● **Exercise instructions**:
Among the entries below, find each line with "config" and show it.

● **Material for the task**:
•••

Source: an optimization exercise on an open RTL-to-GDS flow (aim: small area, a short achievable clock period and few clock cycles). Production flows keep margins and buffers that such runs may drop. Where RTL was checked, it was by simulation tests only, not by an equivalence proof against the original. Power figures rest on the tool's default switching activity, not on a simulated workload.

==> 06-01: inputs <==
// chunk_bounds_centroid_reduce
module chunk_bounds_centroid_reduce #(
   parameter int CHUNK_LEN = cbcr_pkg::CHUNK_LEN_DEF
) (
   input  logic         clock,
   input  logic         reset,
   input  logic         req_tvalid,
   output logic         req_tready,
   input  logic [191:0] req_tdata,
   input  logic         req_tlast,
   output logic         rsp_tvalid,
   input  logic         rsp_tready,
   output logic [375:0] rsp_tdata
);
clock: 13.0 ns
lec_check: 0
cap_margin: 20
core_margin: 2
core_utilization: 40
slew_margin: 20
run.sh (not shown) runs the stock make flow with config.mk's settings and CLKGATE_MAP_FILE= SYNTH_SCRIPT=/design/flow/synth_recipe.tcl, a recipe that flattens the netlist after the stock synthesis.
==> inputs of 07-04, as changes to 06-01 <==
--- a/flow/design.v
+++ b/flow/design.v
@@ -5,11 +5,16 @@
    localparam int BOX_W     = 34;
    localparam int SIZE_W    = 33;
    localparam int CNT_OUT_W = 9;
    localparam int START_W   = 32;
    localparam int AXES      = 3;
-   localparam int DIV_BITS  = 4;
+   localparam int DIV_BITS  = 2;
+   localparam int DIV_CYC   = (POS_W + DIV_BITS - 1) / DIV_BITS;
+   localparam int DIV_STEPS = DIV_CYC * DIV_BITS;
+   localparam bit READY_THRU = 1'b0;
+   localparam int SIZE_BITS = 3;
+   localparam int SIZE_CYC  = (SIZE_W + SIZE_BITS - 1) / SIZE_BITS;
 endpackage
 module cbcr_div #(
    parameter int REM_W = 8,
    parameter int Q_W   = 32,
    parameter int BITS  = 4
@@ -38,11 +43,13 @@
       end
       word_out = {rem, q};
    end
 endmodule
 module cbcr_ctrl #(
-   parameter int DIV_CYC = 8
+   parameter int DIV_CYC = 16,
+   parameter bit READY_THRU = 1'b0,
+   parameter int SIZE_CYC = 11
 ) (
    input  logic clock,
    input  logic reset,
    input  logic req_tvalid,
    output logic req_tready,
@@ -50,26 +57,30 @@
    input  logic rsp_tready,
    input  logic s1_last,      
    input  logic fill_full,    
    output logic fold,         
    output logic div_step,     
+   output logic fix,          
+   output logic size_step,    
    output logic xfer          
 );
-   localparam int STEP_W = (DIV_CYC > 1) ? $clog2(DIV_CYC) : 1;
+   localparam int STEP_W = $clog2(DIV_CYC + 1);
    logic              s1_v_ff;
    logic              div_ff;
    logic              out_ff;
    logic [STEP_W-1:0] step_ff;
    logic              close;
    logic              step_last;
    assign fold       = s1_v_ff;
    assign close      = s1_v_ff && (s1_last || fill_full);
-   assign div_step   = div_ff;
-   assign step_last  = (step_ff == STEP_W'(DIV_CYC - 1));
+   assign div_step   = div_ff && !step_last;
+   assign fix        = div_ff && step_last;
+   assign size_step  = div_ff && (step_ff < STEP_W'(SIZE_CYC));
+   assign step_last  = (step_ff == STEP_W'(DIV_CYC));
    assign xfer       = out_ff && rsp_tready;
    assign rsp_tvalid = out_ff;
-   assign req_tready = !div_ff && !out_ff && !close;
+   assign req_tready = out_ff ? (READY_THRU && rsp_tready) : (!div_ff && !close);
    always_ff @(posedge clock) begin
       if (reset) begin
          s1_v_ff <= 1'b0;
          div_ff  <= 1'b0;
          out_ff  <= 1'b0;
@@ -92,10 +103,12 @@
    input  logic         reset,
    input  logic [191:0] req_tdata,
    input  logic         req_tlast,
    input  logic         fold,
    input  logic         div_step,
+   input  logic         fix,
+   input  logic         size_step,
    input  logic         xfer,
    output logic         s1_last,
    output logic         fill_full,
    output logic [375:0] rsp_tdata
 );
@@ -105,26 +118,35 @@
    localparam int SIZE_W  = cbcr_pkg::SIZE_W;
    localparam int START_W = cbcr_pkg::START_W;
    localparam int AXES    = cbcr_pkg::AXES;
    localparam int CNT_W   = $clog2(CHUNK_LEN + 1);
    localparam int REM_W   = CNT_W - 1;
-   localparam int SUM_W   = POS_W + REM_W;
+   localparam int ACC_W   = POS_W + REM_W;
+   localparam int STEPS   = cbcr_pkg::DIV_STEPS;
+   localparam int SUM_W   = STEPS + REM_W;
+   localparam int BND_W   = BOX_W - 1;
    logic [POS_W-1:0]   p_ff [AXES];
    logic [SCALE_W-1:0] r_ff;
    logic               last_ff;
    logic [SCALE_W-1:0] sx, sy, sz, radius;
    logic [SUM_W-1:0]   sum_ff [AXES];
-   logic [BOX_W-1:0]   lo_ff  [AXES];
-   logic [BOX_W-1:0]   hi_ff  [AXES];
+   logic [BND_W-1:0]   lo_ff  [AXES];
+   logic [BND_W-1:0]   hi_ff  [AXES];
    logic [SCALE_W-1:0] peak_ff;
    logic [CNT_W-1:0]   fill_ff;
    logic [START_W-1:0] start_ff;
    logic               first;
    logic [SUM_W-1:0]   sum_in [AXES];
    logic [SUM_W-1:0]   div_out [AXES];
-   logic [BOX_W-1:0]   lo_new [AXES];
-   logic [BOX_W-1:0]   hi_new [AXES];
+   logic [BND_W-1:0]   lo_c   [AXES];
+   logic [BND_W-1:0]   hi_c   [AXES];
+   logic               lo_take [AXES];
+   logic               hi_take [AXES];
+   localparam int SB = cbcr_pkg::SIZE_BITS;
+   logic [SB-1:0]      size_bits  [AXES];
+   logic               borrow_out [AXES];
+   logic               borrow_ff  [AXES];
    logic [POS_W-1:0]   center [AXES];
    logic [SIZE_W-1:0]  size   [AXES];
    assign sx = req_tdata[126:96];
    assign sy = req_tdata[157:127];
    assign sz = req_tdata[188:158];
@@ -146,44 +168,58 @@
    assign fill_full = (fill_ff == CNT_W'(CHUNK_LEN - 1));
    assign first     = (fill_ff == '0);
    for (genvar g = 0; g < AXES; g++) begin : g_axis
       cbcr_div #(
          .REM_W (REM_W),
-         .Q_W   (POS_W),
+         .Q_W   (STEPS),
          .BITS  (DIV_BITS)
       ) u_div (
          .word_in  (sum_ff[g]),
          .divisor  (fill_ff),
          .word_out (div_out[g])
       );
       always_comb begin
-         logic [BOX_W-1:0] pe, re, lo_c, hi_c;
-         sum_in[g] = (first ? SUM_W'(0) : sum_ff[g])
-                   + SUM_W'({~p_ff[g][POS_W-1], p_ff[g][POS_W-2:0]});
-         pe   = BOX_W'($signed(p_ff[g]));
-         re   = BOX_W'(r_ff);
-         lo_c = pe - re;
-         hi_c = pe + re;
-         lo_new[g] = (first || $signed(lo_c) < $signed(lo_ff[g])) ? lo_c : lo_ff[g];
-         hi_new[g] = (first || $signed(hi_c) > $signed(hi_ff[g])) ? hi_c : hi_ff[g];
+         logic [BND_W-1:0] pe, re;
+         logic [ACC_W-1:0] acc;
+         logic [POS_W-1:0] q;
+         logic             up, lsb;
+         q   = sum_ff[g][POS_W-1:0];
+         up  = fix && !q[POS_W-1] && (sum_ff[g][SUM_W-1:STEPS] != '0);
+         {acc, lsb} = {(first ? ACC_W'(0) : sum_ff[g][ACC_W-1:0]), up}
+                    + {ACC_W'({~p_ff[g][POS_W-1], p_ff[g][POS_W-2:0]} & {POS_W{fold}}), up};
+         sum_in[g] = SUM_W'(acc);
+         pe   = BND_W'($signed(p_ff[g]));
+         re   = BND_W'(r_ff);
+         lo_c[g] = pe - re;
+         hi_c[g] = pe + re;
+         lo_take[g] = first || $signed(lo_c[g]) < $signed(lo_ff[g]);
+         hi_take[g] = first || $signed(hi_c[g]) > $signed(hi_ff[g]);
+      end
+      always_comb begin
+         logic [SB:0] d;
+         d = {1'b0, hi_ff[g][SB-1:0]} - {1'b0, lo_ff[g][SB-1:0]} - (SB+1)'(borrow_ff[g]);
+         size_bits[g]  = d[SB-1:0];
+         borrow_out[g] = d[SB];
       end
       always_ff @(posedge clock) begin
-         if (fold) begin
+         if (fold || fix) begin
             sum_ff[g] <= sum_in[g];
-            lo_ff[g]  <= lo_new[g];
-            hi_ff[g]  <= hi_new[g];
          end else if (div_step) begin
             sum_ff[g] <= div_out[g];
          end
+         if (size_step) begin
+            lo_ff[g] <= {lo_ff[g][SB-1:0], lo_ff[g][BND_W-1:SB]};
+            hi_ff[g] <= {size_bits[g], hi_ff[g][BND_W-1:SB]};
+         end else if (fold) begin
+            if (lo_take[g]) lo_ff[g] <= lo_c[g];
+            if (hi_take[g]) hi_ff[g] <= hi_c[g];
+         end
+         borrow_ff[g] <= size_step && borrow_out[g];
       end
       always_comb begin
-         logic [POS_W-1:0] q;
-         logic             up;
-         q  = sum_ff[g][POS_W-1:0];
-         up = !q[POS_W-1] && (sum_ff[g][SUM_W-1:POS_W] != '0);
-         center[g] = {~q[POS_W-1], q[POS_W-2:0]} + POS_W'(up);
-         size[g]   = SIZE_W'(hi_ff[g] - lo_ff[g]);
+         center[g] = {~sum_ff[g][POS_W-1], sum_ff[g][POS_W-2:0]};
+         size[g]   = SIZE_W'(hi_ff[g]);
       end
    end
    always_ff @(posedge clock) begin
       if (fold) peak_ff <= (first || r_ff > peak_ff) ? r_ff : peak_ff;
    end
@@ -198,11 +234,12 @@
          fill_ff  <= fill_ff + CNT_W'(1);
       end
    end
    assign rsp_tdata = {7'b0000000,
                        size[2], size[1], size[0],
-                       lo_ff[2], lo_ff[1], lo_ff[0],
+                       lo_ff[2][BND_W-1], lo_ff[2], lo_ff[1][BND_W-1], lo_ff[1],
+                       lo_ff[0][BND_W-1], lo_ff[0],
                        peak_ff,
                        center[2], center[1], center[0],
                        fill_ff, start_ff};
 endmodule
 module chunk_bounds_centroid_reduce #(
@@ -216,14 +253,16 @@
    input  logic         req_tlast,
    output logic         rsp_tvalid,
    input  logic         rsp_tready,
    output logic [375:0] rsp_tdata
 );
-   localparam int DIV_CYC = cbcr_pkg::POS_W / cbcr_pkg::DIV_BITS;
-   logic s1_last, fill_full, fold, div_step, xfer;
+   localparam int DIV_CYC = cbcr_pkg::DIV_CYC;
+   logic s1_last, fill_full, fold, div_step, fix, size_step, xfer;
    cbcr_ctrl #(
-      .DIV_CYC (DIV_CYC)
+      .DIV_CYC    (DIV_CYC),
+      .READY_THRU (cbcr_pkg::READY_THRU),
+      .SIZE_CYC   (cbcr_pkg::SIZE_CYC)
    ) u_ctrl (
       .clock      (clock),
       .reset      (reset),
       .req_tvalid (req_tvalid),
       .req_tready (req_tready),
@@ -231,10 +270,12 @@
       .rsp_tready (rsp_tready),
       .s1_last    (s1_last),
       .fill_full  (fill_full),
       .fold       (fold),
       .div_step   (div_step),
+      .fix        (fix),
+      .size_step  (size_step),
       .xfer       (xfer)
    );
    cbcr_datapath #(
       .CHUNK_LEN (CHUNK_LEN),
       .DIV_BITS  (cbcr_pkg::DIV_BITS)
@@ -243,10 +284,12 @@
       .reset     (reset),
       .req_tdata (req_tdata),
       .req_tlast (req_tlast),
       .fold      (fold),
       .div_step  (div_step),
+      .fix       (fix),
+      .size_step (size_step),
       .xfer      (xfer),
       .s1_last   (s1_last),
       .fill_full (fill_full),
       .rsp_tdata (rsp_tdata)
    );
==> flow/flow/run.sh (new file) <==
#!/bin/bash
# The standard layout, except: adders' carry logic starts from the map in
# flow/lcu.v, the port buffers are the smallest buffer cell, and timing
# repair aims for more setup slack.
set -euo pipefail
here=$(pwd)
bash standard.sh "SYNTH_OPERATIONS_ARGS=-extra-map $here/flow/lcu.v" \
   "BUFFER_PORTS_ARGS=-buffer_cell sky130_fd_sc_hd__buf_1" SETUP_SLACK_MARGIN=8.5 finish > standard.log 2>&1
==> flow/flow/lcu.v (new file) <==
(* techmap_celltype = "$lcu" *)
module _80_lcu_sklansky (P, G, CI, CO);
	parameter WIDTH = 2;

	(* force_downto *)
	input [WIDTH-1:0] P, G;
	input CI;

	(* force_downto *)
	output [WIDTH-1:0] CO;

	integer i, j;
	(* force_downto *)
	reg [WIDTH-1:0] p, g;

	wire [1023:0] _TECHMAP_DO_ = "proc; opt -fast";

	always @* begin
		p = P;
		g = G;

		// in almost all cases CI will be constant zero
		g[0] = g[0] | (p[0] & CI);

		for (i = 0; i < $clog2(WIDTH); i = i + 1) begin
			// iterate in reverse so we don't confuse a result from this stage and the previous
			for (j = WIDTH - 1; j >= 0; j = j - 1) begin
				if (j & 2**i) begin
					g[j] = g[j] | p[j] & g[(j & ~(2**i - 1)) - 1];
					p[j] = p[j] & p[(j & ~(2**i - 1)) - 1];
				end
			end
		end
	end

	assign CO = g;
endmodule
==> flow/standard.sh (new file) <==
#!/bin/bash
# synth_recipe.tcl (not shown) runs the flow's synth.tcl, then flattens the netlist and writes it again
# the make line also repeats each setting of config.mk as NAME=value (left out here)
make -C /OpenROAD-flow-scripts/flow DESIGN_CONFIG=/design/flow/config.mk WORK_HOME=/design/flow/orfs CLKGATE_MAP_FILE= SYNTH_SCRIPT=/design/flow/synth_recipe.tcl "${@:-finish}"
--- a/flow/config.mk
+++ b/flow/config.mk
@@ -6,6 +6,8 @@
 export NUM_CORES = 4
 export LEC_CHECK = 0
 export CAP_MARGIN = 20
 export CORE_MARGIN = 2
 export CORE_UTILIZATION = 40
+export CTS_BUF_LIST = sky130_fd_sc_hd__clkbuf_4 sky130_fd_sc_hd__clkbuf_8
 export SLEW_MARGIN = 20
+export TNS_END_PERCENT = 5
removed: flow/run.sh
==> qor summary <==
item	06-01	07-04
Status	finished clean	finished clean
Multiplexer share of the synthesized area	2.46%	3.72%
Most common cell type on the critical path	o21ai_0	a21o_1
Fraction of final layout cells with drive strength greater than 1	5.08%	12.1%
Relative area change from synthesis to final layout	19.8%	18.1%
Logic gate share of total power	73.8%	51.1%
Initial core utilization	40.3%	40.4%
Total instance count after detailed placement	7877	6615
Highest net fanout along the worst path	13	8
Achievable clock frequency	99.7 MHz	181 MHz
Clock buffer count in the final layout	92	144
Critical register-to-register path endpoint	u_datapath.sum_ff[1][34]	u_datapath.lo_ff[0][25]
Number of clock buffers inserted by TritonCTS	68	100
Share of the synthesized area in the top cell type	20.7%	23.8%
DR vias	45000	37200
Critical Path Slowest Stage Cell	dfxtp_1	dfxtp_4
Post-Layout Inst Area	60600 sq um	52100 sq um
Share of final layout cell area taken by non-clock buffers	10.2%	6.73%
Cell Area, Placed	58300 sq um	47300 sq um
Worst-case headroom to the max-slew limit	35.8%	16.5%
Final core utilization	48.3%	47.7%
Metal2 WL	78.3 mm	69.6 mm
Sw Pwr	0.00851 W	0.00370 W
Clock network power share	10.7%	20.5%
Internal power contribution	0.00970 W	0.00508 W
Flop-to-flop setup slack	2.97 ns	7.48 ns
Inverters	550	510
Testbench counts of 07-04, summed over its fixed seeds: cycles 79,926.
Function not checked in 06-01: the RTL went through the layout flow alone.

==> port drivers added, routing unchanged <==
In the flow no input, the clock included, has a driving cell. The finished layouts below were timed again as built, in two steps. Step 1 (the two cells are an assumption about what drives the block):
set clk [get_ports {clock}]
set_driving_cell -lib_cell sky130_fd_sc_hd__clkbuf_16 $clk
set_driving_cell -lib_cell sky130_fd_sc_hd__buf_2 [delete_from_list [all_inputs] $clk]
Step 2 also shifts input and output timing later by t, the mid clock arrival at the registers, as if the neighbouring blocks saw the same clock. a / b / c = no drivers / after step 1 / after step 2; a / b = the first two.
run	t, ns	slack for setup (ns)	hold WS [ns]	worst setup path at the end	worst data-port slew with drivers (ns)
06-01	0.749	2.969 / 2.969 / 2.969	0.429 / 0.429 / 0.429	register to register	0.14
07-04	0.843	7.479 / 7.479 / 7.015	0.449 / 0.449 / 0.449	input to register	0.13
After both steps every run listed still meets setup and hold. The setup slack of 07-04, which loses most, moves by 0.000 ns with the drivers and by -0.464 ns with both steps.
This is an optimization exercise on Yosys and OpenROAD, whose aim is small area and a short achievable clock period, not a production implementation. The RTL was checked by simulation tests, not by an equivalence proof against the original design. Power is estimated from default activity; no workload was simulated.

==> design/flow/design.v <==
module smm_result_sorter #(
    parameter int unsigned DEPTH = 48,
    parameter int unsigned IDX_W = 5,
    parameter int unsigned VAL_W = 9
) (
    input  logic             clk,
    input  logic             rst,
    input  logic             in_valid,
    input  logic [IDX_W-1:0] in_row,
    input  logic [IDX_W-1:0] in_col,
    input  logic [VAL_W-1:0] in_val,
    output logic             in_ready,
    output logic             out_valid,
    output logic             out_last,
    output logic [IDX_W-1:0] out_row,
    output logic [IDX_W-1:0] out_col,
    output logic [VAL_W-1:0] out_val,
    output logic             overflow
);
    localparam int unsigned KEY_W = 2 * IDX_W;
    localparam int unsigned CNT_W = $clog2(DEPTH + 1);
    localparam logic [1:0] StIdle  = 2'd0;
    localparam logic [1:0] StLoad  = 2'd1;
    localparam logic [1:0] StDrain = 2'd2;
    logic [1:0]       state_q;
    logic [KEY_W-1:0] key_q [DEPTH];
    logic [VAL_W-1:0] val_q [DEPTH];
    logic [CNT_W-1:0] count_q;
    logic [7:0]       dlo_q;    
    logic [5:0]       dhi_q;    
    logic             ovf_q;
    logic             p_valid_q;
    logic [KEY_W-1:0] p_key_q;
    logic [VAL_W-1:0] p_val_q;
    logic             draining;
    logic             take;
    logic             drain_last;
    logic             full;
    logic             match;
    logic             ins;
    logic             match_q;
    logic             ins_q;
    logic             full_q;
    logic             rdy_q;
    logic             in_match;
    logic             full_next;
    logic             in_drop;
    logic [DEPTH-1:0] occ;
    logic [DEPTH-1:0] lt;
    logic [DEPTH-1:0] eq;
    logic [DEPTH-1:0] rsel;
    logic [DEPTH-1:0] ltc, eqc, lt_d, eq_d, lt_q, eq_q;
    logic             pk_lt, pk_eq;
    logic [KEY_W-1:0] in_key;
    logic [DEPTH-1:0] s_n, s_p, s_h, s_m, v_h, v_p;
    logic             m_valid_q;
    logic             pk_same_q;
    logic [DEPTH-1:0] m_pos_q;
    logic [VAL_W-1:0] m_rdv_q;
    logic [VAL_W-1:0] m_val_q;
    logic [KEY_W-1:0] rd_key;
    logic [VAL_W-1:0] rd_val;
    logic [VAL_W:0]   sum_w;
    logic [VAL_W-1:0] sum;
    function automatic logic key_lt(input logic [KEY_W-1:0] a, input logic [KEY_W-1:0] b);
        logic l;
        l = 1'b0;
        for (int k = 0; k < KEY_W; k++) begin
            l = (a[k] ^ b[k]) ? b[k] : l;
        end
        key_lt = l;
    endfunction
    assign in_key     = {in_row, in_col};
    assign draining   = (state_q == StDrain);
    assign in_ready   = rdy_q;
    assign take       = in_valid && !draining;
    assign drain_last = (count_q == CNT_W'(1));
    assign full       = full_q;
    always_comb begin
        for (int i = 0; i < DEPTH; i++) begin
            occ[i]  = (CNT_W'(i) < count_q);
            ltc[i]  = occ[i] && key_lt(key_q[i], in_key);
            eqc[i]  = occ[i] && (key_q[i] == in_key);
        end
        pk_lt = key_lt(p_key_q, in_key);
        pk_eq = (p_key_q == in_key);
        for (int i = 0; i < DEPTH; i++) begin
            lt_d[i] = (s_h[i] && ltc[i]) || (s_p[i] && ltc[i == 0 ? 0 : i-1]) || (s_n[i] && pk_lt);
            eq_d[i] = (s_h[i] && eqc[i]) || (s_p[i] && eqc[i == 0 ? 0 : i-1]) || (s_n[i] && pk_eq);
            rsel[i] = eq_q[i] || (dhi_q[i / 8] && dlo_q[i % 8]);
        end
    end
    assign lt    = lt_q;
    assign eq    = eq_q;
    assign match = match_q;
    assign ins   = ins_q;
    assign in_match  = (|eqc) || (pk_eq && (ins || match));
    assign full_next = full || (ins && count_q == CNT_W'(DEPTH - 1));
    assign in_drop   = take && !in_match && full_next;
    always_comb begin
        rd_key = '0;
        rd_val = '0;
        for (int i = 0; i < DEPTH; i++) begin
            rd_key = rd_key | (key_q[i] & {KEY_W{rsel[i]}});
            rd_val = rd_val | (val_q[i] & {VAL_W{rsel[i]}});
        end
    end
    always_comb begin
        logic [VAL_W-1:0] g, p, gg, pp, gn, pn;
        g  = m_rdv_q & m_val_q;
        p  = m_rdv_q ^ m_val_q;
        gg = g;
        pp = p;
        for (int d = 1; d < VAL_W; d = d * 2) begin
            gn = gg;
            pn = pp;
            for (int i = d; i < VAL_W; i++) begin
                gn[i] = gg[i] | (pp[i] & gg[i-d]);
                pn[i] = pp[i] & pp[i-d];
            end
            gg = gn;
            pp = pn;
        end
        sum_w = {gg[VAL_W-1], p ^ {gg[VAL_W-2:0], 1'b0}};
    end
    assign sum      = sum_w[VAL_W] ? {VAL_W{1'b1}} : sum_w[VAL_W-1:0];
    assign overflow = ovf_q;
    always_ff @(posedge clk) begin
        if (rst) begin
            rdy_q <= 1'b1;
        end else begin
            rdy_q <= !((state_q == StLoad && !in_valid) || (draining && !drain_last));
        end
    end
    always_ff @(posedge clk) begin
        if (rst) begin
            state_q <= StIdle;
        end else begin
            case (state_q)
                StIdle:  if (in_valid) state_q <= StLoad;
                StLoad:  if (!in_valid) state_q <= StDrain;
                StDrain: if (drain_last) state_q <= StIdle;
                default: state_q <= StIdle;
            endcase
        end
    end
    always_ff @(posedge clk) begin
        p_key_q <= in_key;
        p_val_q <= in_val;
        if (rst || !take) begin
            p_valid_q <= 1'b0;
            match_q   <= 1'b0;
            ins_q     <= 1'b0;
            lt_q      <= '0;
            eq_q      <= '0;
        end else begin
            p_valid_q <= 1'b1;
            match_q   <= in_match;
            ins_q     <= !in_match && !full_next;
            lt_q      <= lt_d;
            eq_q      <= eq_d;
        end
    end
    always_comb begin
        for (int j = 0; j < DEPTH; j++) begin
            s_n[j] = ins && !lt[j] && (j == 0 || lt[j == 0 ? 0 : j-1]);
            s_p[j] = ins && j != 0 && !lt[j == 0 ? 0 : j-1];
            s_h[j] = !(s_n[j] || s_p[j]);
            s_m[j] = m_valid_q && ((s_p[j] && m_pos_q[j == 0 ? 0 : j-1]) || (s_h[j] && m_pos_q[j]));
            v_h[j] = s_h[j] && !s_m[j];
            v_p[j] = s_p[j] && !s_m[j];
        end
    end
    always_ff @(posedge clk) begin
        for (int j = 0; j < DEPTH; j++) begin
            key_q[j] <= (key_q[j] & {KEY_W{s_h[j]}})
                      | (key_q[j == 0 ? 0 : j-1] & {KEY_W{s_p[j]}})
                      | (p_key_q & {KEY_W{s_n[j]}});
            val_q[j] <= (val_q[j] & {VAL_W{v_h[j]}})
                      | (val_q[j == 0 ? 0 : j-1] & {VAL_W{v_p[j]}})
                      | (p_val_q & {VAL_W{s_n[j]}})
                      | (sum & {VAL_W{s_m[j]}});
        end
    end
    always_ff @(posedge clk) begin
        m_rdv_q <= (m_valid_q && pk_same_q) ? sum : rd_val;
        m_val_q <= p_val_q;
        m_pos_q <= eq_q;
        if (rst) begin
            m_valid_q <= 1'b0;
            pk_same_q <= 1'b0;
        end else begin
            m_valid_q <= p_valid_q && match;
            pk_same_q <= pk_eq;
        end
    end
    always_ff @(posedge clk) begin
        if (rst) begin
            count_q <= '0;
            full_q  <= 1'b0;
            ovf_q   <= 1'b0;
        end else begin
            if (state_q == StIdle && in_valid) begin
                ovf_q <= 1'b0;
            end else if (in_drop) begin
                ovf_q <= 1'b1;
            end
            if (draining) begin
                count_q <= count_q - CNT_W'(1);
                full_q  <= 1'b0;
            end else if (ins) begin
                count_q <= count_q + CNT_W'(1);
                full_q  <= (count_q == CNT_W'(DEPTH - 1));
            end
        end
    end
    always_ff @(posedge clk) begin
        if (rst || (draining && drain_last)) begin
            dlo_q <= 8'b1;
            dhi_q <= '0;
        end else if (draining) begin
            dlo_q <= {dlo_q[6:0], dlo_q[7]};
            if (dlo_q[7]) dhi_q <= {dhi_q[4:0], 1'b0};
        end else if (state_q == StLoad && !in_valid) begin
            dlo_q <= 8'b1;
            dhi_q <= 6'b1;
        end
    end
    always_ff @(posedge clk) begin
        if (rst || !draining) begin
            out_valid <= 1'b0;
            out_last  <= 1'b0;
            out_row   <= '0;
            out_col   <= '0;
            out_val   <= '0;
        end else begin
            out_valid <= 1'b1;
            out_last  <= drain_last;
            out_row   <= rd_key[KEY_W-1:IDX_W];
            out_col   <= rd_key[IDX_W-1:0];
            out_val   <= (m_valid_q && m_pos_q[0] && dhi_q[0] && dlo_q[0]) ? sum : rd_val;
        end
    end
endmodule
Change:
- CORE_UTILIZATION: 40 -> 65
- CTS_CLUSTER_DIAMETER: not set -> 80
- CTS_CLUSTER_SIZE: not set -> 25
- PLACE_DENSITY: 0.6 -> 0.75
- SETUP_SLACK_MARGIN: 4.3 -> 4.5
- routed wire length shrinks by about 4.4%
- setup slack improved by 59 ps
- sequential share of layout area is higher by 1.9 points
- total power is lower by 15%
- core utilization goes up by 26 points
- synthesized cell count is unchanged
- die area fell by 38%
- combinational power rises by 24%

•••

● **Answer to this exercise**:
run.sh (not shown) runs the stock make flow with config.mk's settings and CLKGATE_MAP_FILE= SYNTH_SCRIPT=/design/flow/synth_recipe.tcl, a recipe that flattens the netlist after the stock synthesis.
# the make line also repeats each setting of config.mk as NAME=value (left out here)
make -C /OpenROAD-flow-scripts/flow DESIGN_CONFIG=/design/flow/config.mk WORK_HOME=/design/flow/orfs CLKGATE_MAP_FILE= SYNTH_SCRIPT=/design/flow/synth_recipe.tcl "${@:-finish}"
--- a/flow/config.mk
+++ b/flow/config.mk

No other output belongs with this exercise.